The antennas 12 and 13 are each connected to base station circuitry, which is shown in Figure 2. Figure 2 shows part of the base station 10 schematically, the base station comprising first and second controllable attenuators 20 and 21, outputs of which are connected to the antennas 12 and 13 respectively, a controller 22 and a processor 23. Operation is as follows.

Signals which the base station 10 requires to be transmitted to the mobile station 11 are applied to inputs of the attenuators 20 and 21 via a signal input 24. The power of each of these signals is twice that which is required to be transmitted. Initially, the controller 22 controls each of the attenuators 20 and 21 to attenuate the signals received at its input by 50%. The power of the signal transmitted by the first antenna 12 is, therefore, the same as the power transmitted by the second antenna 13. The total power is equal to half of the input power; and is, therefore, the required transmission power. The signal transmitted is one-half vertically polarised and one-half horizontally polarised.

The mobile station 11 includes means to measure the quality of the received signal.

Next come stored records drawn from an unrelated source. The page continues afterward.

`src/rtl/local_traffic_gen.sv`:
```
// local_traffic_gen: traffic endpoint for one async_router tile's local port.
// Injects sequenced flits into the router, counts flits received at the
// local output, and flags received flits that are not addressed to this tile.
// Optional feature macro: TG_RAND_DEST_EN (LFSR-driven destinations).
// Width macros ADDR_SZ / PL_SZ / HDR_SZ default below if not set externally.

`ifndef ADDR_SZ
`define ADDR_SZ 4
`endif
`ifndef PL_SZ
`define PL_SZ 8
`endif
`ifndef HDR_SZ
`define HDR_SZ 4
`endif

module local_traffic_gen #(
    parameter int unsigned ADDR_W = `ADDR_SZ,
    parameter int unsigned PL_W   = `PL_SZ,
    parameter int unsigned HDR_W  = `HDR_SZ,
    parameter int unsigned FLIT_W = HDR_W + PL_W + ADDR_W
) (
    input  logic              clk,
    input  logic              reset,
    input  logic [ADDR_W-1:0] id,
    input  logic              enable,
    input  logic [7:0]        gap,
    input  logic [15:0]       max_flits,
    input  logic [ADDR_W-1:0] dest_in,
    output logic [FLIT_W-1:0] tx_data,
    output logic              tx_valid,
    input  logic              tx_busy,
    input  logic [FLIT_W-1:0] rx_data,
    input  logic              rx_valid,
    output logic              rx_busy,
    output logic              done,
    output logic [15:0]       sent_count,
    output logic [15:0]       recv_count,
    output logic [15:0]       err_count
);

    localparam int unsigned CNT_W = 16;
    localparam int unsigned GAP_W = 8;

    typedef enum logic [1:0] {
        IDLE  = 2'd0,
        GAP   = 2'd1,
        OFFER = 2'd2
    } state_t;

    state_t           state;
    logic [GAP_W-1:0] gcnt;
    logic             accept;
    logic [CNT_W-1:0] sent_nxt;
    logic [ADDR_W-1:0] dest_cur;
    logic [ADDR_W-1:0] dest_adv;
    logic             unused_rx;

    // Build a flit: zero header, sequence number payload, destination address
    function automatic logic [FLIT_W-1:0] make_flit(input logic [CNT_W-1:0] seq,
                                                     input logic [ADDR_W-1:0] dst);
        logic [PL_W-1:0] pl;
        pl = PL_W'(seq);
        return {{HDR_W{1'b0}}, pl, dst};
    endfunction

    assign accept    = (state == OFFER) && !tx_busy;
    assign sent_nxt  = sent_count + 16'd1;
    assign rx_busy   = 1'b0;
    assign unused_rx = ^rx_data[FLIT_W-1:ADDR_W];

`ifdef TG_RAND_DEST_EN
    logic [15:0] lfsr;
    logic [15:0] lfsr_nxt;

    // Fibonacci LFSR x^16+x^14+x^13+x^11+1, shift-right form
    assign lfsr_nxt = {lfsr[0] ^ lfsr[2] ^ lfsr[3] ^ lfsr[5], lfsr[15:1]};
    assign dest_cur = lfsr[ADDR_W-1:0];
    assign dest_adv = lfsr_nxt[ADDR_W-1:0];

    logic unused_dest;
    assign unused_dest = ^dest_in;

    // LFSR steps once per flit accepted by the router
    always_ff @(posedge clk or posedge reset) begin
        if (reset) begin
            lfsr <= 16'hACE1;
        end else if (accept) begin
            lfsr <= lfsr_nxt;
        end
    end
`else
    assign dest_cur = dest_in;
    assign dest_adv = dest_in;
`endif

    // Source FSM: pacing, offer/hold under backpressure, run length and done
    always_ff @(posedge clk or posedge reset) begin
        if (reset) begin
            state      <= IDLE;
            gcnt       <= '0;
            tx_valid   <= 1'b0;
            tx_data    <= '0;
            done       <= 1'b0;
            sent_count <= '0;
        end else begin
            if (!enable) begin
                done <= 1'b0;
            end
            case (state)
                IDLE: begin
                    if (enable && !done) begin
                        if (gap == 8'd0) begin
                            state    <= OFFER;
                            tx_valid <= 1'b1;
                            tx_data  <= make_flit(sent_count, dest_cur);
                        end else begin
                            state <= GAP;
                            gcnt  <= gap;
                        end
                    end
                end
                GAP: begin
                    if (!enable) begin
                        state <= IDLE;
                    end else if (gcnt == 8'd1) begin
                        state    <= OFFER;
                        tx_valid <= 1'b1;
                        tx_data  <= make_flit(sent_count, dest_cur);
                    end else begin
                        gcnt <= gcnt - 8'd1;
                    end
                end
                OFFER: begin
                    if (!tx_busy) begin
                        sent_count <= sent_nxt;
                        if ((max_flits != 16'd0) && (sent_nxt == max_flits)) begin
                            done     <= 1'b1;
                            state    <= IDLE;
                            tx_valid <= 1'b0;
                        end else if (!enable) begin
                            state    <= IDLE;
                            tx_valid <= 1'b0;
                        end else if (gap == 8'd0) begin
                            tx_data <= make_flit(sent_nxt, dest_adv);
                        end else begin
                            state    <= GAP;
                            gcnt     <= gap;
                            tx_valid <= 1'b0;
                        end
                    end
                end
                default: begin
                    state    <= IDLE;
                    tx_valid <= 1'b0;
                end
            endcase
        end
    end

    // Sink: count every delivered flit, saturating count of misrouted ones
    always_ff @(posedge clk or posedge reset) begin
        if (reset) begin
            recv_count <= '0;
            err_count  <= '0;
        end else if (rx_valid) begin
            recv_count <= recv_count + 16'd1;
            if ((rx_data[ADDR_W-1:0] != id) && (err_count != 16'hFFFF)) begin
                err_count <= err_count + 16'd1;
            end
        end
    end

endmodule

```
`config.mk`:
```
export PLATFORM = sky130hd
export DESIGN_NAME = local_traffic_gen
export DESIGN_NICKNAME = d
export VERILOG_FILES = /design/src/rtl/local_traffic_gen.sv
export SDC_FILE = /design/constraint.sdc
export NUM_CORES = 1
export LEC_CHECK = 0
export ABC_AREA = 0
export CORE_MARGIN = 2
export CORE_UTILIZATION = 53
export DETAILED_ROUTE_END_ITERATION = 7
export PLACE_DENSITY = 0.89
export SLEW_MARGIN = 30
export SYNTH_ARGS = -nofsm -noshare
export SYNTH_HDL_FRONTEND = slang
export SYNTH_SLANG_ARGS = --single-unit
export TNS_END_PERCENT = 50
```
`constraint.sdc`:
```
create_clock -name clk -period 4.75 [get_ports clk]
set_input_delay 0.475 -clock clk [delete_from_list [all_inputs] [get_ports clk]]
set_output_delay 0.475 -clock clk [all_outputs]
set_load 0.01 [all_outputs]
```
After elaboration in Yosys (flattened, before gate mapping):

Cells that the tools add are included.

* bitwise gates (word level): 1
* muxes and demuxes: 39
* reductions and logical operators: 14
* equal/unequal tests: 17
* $add $sub $neg: 4

Operator list (count)
* 16-bit 2-to-1 mux: 8
* 8-bit 2-to-1 mux: 7
* 16-bit by 1-bit adder with 16-bit output (second input constant): 3
* 16-bit one-hot mux with 3 select lines: 1
* 8-bit one-hot mux with 3 select lines: 1
* 16-bit equality test: 1
* 2-bit 2-to-1 mux: 8
* 16-bit != test (second input constant): 1
* 2-bit != test (second input constant): 8
* 16-bit nonzero test: 1
* 1-bit 2-to-1 mux: 12
* 9-bit AND reduction: 1
* 8-bit by 1-bit equality test with 1-bit output (second input constant): 1
* 8-bit logical NOT: 1
* 8-bit by 1-bit subtractor with 8-bit output (second input constant): 1
* 7-bit AND reduction: 1
* 2-bit one-hot mux with 3 select lines: 1
* 6-bit AND reduction: 1
* 4-bit by 3-bit != test with 1-bit output (second input constant): 1
* 4-bit != test: 1
* 2-bit AND reduction: 2
* 4-bit AND reduction: 1
* 1-bit logical AND: 3
* 3-bit != test (second input constant): 1
* other kinds (8): 8

* input bits: 53
* word-level logic and storage cells: 83
* output and inout bits: 67
* flip-flop bits (word level): 76

Longest topological paths before layout:

Gate-level depths: netlist of the first run.

* word-level depth: 6
* gate-level depth with buffers: 9
* gate-level depth less buffers: 8

Worst setup path before layout of the first run:

OpenSTA, ideal clock, no wires.

* path kind: register to register
* from: reg sent_count[1]
* to: reg tx_data[0]
* data required time: 4622 ps
* period minus slack after synthesis: 2850 ps
* data arrival time: 2722 ps
* path slack: 1900 ps
* stages on the path, launching flop included: 10
* path buffers: 1
* setup time: 128 ps
* cell sequence: dfrtp_1 ha_1 buf_2 nand3_2 nor4_1 mux2_2 nor4_4 nand4_4 nand2_4 mux2_1

* cells in the longest elaborated chain, start to end: 5

Ends and longest elaborated chain
* from (decl): line 37 `output logic [15:0] sent_count,`
* from (signal assigned): line 136 `sent_count <= sent_nxt;`
* 16-bit by 1-bit adder with 16-bit output: line 68 `assign sent_nxt = sent_count + 16'd1;`
* 16-bit equality test: line 137 `if ((max_flits != 16'd0) && (sent_nxt == max_flits)) begin`
* 1-bit logical AND: line 137
* 2-bit != test (no line)
* 9-bit AND reduction (no line)
* to (signal assigned): line 116 `tx_data <= make_flit(sent_count, dest_cur);`
* to (signal assigned): line 129 `tx_data <= make_flit(sent_count, dest_cur);`
* to (signal assigned): line 145 `tx_data <= make_flit(sent_nxt, dest_adv);`
* to (decl): line 30 `output logic [FLIT_W-1:0] tx_data,`

Every way passes these cells.
A chain may end at the register's enable or synchronous reset.

Worst setup path after layout of the first run:

* from: reg sent_count[0]
* to: reg tx_data[6]

* cells in the longest elaborated chain, start to end: 6
* elaborated cells on any way between the ends: 10
* those cells by class: add/sub: 1; eq/ne: 2; mux: 5; reduce/logical: 2

Ends and longest elaborated chain (line)
* 16-bit by 1-bit adder with 16-bit output (*): 68
* parallel branches: the longest is 5 deep, another holds 16-bit equality test

Every way passes the cells marked *. The select of a mux whose other input is x is not followed.

==> results.yml, run 1 <==
synth:
  synth_cell_types: 61
  synth_seq_cells: 72
  synth_top_family_by_area: "simple AND/OR/NAND/NOR gates"
  syn-cell-area_sq_um: 4330
  synth-xor-area-share_pct: 14.56
  synth-adder-area-share_pct: 1.445
  synth_seq_area_share_pct: 41.61
  synthArstFlopShare_pct: 100.0
  synth_cells: 445
  synth_compound_area_share_pct: 9.853
  yosys.area_share.simple_pct: 22.83
  synth_edf_count: 0
  synth_ff_type: "dfrtp_1"
  ys_warn_count: 0
  avgSynthCellArea_sq_um: 9.731
  synth_mux_area_share_pct: 4.825
clock_tree:
  tritoncts: "yes"
  insertion_delay_ps: 350
  cts_setup_buffers: 0
  cts_resized: 0
  cts_buffers: 9
  cts.sinks: 72
  clockBufferDepth: 2
  hold_buffers: 0
  htreeDepth: 3
  cts-root-buf: "clkbuf_8"
  path_clk_slew_ps: 80
setup_path:
  cp_max_fo: 10
  startpoint_type: "register"
  crit_type: "register to register"
  r2r_start: "sent_count[0]"
  r2r_slack_ps: 1430
  cp-startpoint: "sent_count[0]"
  critical_path_arrival_ps: 3540
  worstPathRequired_ps: 4970
  r2r-end: "tx_data[6]"
  crit_path_end_kind: "register"
  cp-endpoint: "tx_data[6]"
  reg2reg_depth: 8
die:
  initial_core_util_pct: 55.46
  row_count: 32
  io_pins: 120
  dieArea_sq_um: 8909
  die_width_um: 94.39
  die_y_um: 94.39
  core_area_sq_um: 7807
cells_and_area:
  fin_area_sq_um: 5600
  final_cell_count_no_fill: 646
  drive_gt1_share_pct: 7.721
  diodes: 0
  num-nets-final: 597
  final_core_util_pct: 71.73
  mostFrequentLayoutCell: "clkdlybuf4s50_1"
  final_cell_mix: "clkdlybuf4s50_1 (102), dfrtp_1 (72), nand2_1 (45), xnor2_1 (42), nor2_1 (40)"
  area_growth_pct: 29.33
sta:
  rsz0062_at_grt: "false"
  max_slew.worst_pin.slew_ps: 685.6
  drv_slew: 0
  timing.slew.headroom_pct: 54.20
  hold_viol: 0
  worst_slack_ps: 1433
  hold_ws_ps: 494.0
  skew_ps: 11.62
  fin_crit_sh_pct: 69.83
  min_period_ps: 3317
  finalSetupViolations: 0
  finalSetupTns_ps: 0
  fmax_mhz: 301.5
placement:
  place_area_sq_um: 5361
  dp_cells: 630
  dp_slack_ps: 1460
  port_buffers: 102
  gp_congestion: 0.8783
  dpl.hpwl_mm: 7.597
flow_run:
  cap_violations: 0
global_routing:
  track_usage_pct: 24.59
  antenna_found_initial: 0
  grt_max_degree: 44
  grt.overflow.total: 0
  grt_first_pass_wirelength_mm: 17.13
  grt_pass1_vias: 3609
power_and_ir_drop:
  cellPowerDensity_nw_per_um2: 406.0
  vdd_drop_max_mv: 0.3133
  leakagePower_nw: 2.318
  power.total_mw: 2.274
drt:
  first_pass_iters: 4
  wl_mm: 10.44
  drc: 0
  wl_per_cell_um: 16.16
  drtAntennaViolNets: 0
  drtIter0Drc: 184
  dr_total_vias: 3674
  via_per_inst: 5.687
worst_hold_path:
  hold_path_class: "register to register"
  hold_start: "recv_count[15]"
run_status:
  outcome: "complete, no violations"
$ cat src/rtl/pipeline_fetch_control.sv
// pipeline_fetch_control
//   Front end of the 64-bit LEGv8 pipeline. It owns the fetch PC, the fetch
//   register (IR) and the decoder. B, CBZ and B.cond resolve in decode. A
//   taken branch squashes the slot behind it. A load followed by a dependent
//   consumer holds the front end for one bubble cycle.
//
//   Optional build macro: PIPELINE_FETCH_PERF_EN adds the stall and squash
//   event counters stall_cnt and squash_cnt, which saturate at all-ones.
//
// Ports
//   clk                       single clock, all state on posedge
//   reset                     synchronous, active-low
//   imem_addr   out  PC_W     fetch address (PC_F)
//   imem_data   in   32       instruction at imem_addr, same cycle
//   earlyZero   in   1        forwarded Rt==0 for CBZ
//   zero/negative/overflow/carry_out in   latched ALU flags for B.cond
//   instruction out  32       decode-stage word, or BUBBLE while stalled
//   Reg2Loc..weFlags, ALUOp   decoded controls (all zero on stall)
//   stall       out  1        load-use bubble this cycle
//   stall_cnt, squash_cnt     event counters (PIPELINE_FETCH_PERF_EN only)
module pipeline_fetch_control #(
   parameter int              PC_W     = 64,
   parameter logic [PC_W-1:0] RESET_PC = '0,
   parameter logic [31:0]     BUBBLE   = 32'h0000_03FF
) (
   input  logic            clk,
   input  logic            reset,
   output logic [PC_W-1:0] imem_addr,
   input  logic [31:0]     imem_data,
   input  logic            earlyZero,
   input  logic            zero,
   input  logic            negative,
   input  logic            overflow,
   input  logic            carry_out,
   output logic [31:0]     instruction,
   output logic            Reg2Loc,
   output logic            RegWrite,
   output logic            MemWrite,
   output logic            MemToReg,
   output logic            ALUSrc,
   output logic            weFlags,
   output logic [2:0]      ALUOp,
   output logic            stall
`ifdef PIPELINE_FETCH_PERF_EN
   ,
   output logic [31:0]     stall_cnt,
   output logic [31:0]     squash_cnt
`endif
);

   logic [PC_W-1:0] pc_f_q, pc_f_d, pc_d_q, pc_d_d;
   logic [31:0]     ir_q, ir_d;
   logic [4:0]      ld_rd_q, ld_rd_d;
   logic            ld_v_q, ld_v_d;

   logic            dec_r2l, dec_rw, dec_mw, dec_m2r, dec_as, dec_wf;
   logic [2:0]      dec_op;
   logic            rd_rn, rd_b, is_b, is_cbz, is_bcond;
   logic            cond_ok, taken;
   logic [4:0]      b_src;
   logic [PC_W-1:0] br_off;

   always_comb begin
      dec_r2l  = 1'b0;
      dec_rw   = 1'b0;
      dec_mw   = 1'b0;
      dec_m2r  = 1'b0;
      dec_as   = 1'b0;
      dec_wf   = 1'b0;
      dec_op   = 3'b000;
      rd_rn    = 1'b0;
      rd_b     = 1'b0;
      is_b     = 1'b0;
      is_cbz   = 1'b0;
      is_bcond = 1'b0;
      if (ir_q[31:22] == 10'b1001000100) begin          // ADDI
         dec_rw = 1'b1; dec_as = 1'b1; dec_op = 3'b010; rd_rn = 1'b1;
      end else if (ir_q[31:21] == 11'b10101011000) begin // ADDS
         dec_rw = 1'b1; dec_r2l = 1'b1; dec_wf = 1'b1; dec_op = 3'b010;
         rd_rn = 1'b1; rd_b = 1'b1;
      end else if (ir_q[31:21] == 11'b11101011000) begin // SUBS
         dec_rw = 1'b1; dec_r2l = 1'b1; dec_wf = 1'b1; dec_op = 3'b011;
         rd_rn = 1'b1; rd_b = 1'b1;
      end else if (ir_q[31:21] == 11'b10001010000) begin // AND
         dec_rw = 1'b1; dec_r2l = 1'b1; dec_op = 3'b100;
         rd_rn = 1'b1; rd_b = 1'b1;
      end else if (ir_q[31:21] == 11'b11001010000) begin // EOR
         dec_rw = 1'b1; dec_r2l = 1'b1; dec_op = 3'b110;
         rd_rn = 1'b1; rd_b = 1'b1;
      end else if (ir_q[31:21] == 11'b11010011010) begin // LSR (shamt, Rn only)
         dec_rw = 1'b1; dec_as = 1'b1; dec_op = 3'b001; rd_rn = 1'b1;
      end else if (ir_q[31:21] == 11'b11111000010) begin // LDUR
         dec_rw = 1'b1; dec_m2r = 1'b1; dec_as = 1'b1; dec_op = 3'b010;
         rd_rn = 1'b1;
      end else if (ir_q[31:21] == 11'b11111000000) begin // STUR reads Rt on port B
         dec_mw = 1'b1; dec_as = 1'b1; dec_op = 3'b010;
         rd_rn = 1'b1; rd_b = 1'b1;
      end else if (ir_q[31:26] == 6'b000101) begin
         is_b = 1'b1;
      end else if (ir_q[31:24] == 8'b10110100) begin     // CBZ tests Rt on port B
         is_cbz = 1'b1; rd_b = 1'b1;
      end else if (ir_q[31:24] == 8'b01010100) begin
         is_bcond = 1'b1;
      end
   end

   // Port B carries Rm for R-type, otherwise the Rt field.
   assign b_src = dec_r2l ? ir_q[20:16] : ir_q[4:0];

   // X31 is the zero register, so a load into it never creates a hazard.
   assign stall = ld_v_q && (ld_rd_q != 5'd31) &&
                  ((rd_rn && (ld_rd_q == ir_q[9:5])) || (rd_b && (ld_rd_q == b_src)));

   always_comb begin
      cond_ok = 1'b0;
      case (ir_q[3:0])
         4'h0: cond_ok = zero;
         4'h1: cond_ok = !zero;
         4'h2: cond_ok = carry_out;
         4'h3: cond_ok = !carry_out;
         4'hA: cond_ok = (negative == overflow);
         4'hB: cond_ok = (negative != overflow);
         4'hC: cond_ok = !zero && (negative == overflow);
         4'hD: cond_ok = zero || (negative != overflow);
         4'hE: cond_ok = 1'b1;
         default: cond_ok = 1'b0;
      endcase
   end

   // A stalled branch is re-evaluated next cycle with the forwarded operand.
   assign taken = !stall && (is_b || (is_cbz && earlyZero) || (is_bcond && cond_ok));

   assign br_off = is_b ? {{(PC_W-28){ir_q[25]}}, ir_q[25:0], 2'b00}
                        : {{(PC_W-21){ir_q[23]}}, ir_q[23:5], 2'b00};

   always_comb begin
      pc_f_d  = pc_f_q;
      pc_d_d  = pc_d_q;
      ir_d    = ir_q;
      ld_rd_d = ir_q[4:0];
      ld_v_d  = !stall && dec_m2r;
      if (!stall) begin
         pc_d_d = pc_f_q;
         if (taken) begin
            pc_f_d = pc_d_q + br_off;
            ir_d   = BUBBLE;
         end else begin
            pc_f_d = pc_f_q + PC_W'(4);
            ir_d   = imem_data;
         end
      end
   end

   always_ff @(posedge clk) begin
      if (!reset) begin
         pc_f_q  <= RESET_PC;
         pc_d_q  <= '0;
         ir_q    <= BUBBLE;
         ld_rd_q <= 5'd0;
         ld_v_q  <= 1'b0;
      end else begin
         pc_f_q  <= pc_f_d;
         pc_d_q  <= pc_d_d;
         ir_q    <= ir_d;
         ld_rd_q <= ld_rd_d;
         ld_v_q  <= ld_v_d;
      end
   end

   assign imem_addr   = pc_f_q;
   assign instruction = stall ? BUBBLE : ir_q;
   assign Reg2Loc     = dec_r2l && !stall;
   assign RegWrite    = dec_rw  && !stall;
   assign MemWrite    = dec_mw  && !stall;
   assign MemToReg    = dec_m2r && !stall;
   assign ALUSrc      = dec_as  && !stall;
   assign weFlags     = dec_wf  && !stall;
   assign ALUOp       = stall ? 3'b000 : dec_op;

`ifdef PIPELINE_FETCH_PERF_EN
   logic [31:0] stall_cnt_q, squash_cnt_q;

   always_ff @(posedge clk) begin
      if (!reset) begin
         stall_cnt_q  <= '0;
         squash_cnt_q <= '0;
      end else begin
         if (stall && (stall_cnt_q != 32'hFFFF_FFFF))
            stall_cnt_q <= stall_cnt_q + 32'd1;
         if (taken && (squash_cnt_q != 32'hFFFF_FFFF))
            squash_cnt_q <= squash_cnt_q + 32'd1;
      end
   end

   assign stall_cnt  = stall_cnt_q;
   assign squash_cnt = squash_cnt_q;
`endif

endmodule
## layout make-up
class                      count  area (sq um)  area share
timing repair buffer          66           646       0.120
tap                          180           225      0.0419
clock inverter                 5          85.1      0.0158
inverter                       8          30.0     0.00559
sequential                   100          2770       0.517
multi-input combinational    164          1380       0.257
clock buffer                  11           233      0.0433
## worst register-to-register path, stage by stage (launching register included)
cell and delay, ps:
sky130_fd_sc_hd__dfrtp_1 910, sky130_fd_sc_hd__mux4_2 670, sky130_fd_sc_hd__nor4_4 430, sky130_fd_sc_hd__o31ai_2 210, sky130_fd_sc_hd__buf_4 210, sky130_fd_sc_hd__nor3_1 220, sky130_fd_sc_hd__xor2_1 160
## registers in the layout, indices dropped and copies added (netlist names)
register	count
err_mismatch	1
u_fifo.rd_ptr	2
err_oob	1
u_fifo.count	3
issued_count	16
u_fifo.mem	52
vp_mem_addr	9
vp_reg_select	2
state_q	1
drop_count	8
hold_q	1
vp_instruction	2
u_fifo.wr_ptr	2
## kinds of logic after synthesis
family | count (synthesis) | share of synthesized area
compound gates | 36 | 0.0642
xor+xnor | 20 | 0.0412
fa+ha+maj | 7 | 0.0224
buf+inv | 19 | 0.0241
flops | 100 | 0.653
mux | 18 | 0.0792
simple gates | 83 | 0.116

Quality may be measured by detection of the SIR or the BER, which can be inferred using a CRC, or in any other way. The mobile station 11 then transmits a signal indicative of the measured quality to the base station 10, or to another base station (not shown) forming part of the radiotelephone system. This quality measurement is fed to the processor 23, which applies the measurement to an algorithm. In this embodiment, the algorithm is a simple one wherein the mix of the signals transmitted from the antennas 12 and 13 is either increased or decreased by 5% at random. The resulting percentage mix is fed to the controller 22, which controls the attenuators to adopt the appropriate attenuation. For example, the mix may be changed from 50% to 55%, in which case the controller 22 controls the first attenuator 12 to attenuate at 45%, and controls the second attenuator 13 to attenuate at 55%. The total transmitted power is the same, although 55% is vertically polarised and 45% is horizontally polarised.

The mobile station 11 then makes a further quality measurement, and transmits a signal indicative of it to the base station 10. If the processor 23 determines that the quality of the signal received at the mobile station 11 is improved, the above procedure is repeated, although with a starting point of 55%. If the quality remains constant or decreases, the controller 22 controls attenuators to adopt the other possible mix, in this case a 45% mix. Using this algorithm, the base station 10 will tend towards transmitting a mix which gives an optimum or near optimum reception at the mobile station 11 for the given transmitted power.

Of course, numerous other schemes and algorithms for effecting control of the attenuators 20 and 21 are possible, and all are within the scope of this invention.

Instead of the mobile station 11 transmitting a signal indicative of the measured signal quality, it may transmit a signal indicative of whether the quality increased following a change in mix, whether it decreased or whether it did not change. For further simplification, a"did not change"condition may be considered as either an increase in quality or a decrease in quality, reducing the number of possible conditions which the mobile station 11 can signal to the base station 10.

In the above described embodiment, the polarisation properties of the antennas 12,13 are separated from each other by 90° in the vertical-horizontal sense. It will be appreciated, however, that other arrangements are also within the scope of the invention, such as an arrangement in which one antenna has generally East-West polarisation and another antenna has generally North-South polarisation. Also, although polarisation separation of 90° or approximately 90° is optimum, the invention can also be performed using greater or lesser degrees of polarisation separation.

By transmitting at two different polarisations, the integrity of the communications link between the base station 10 and the mobile station 11 of the above embodiment is improved. This results in an increased likelihood of signals being correctly received at the mobile station 11.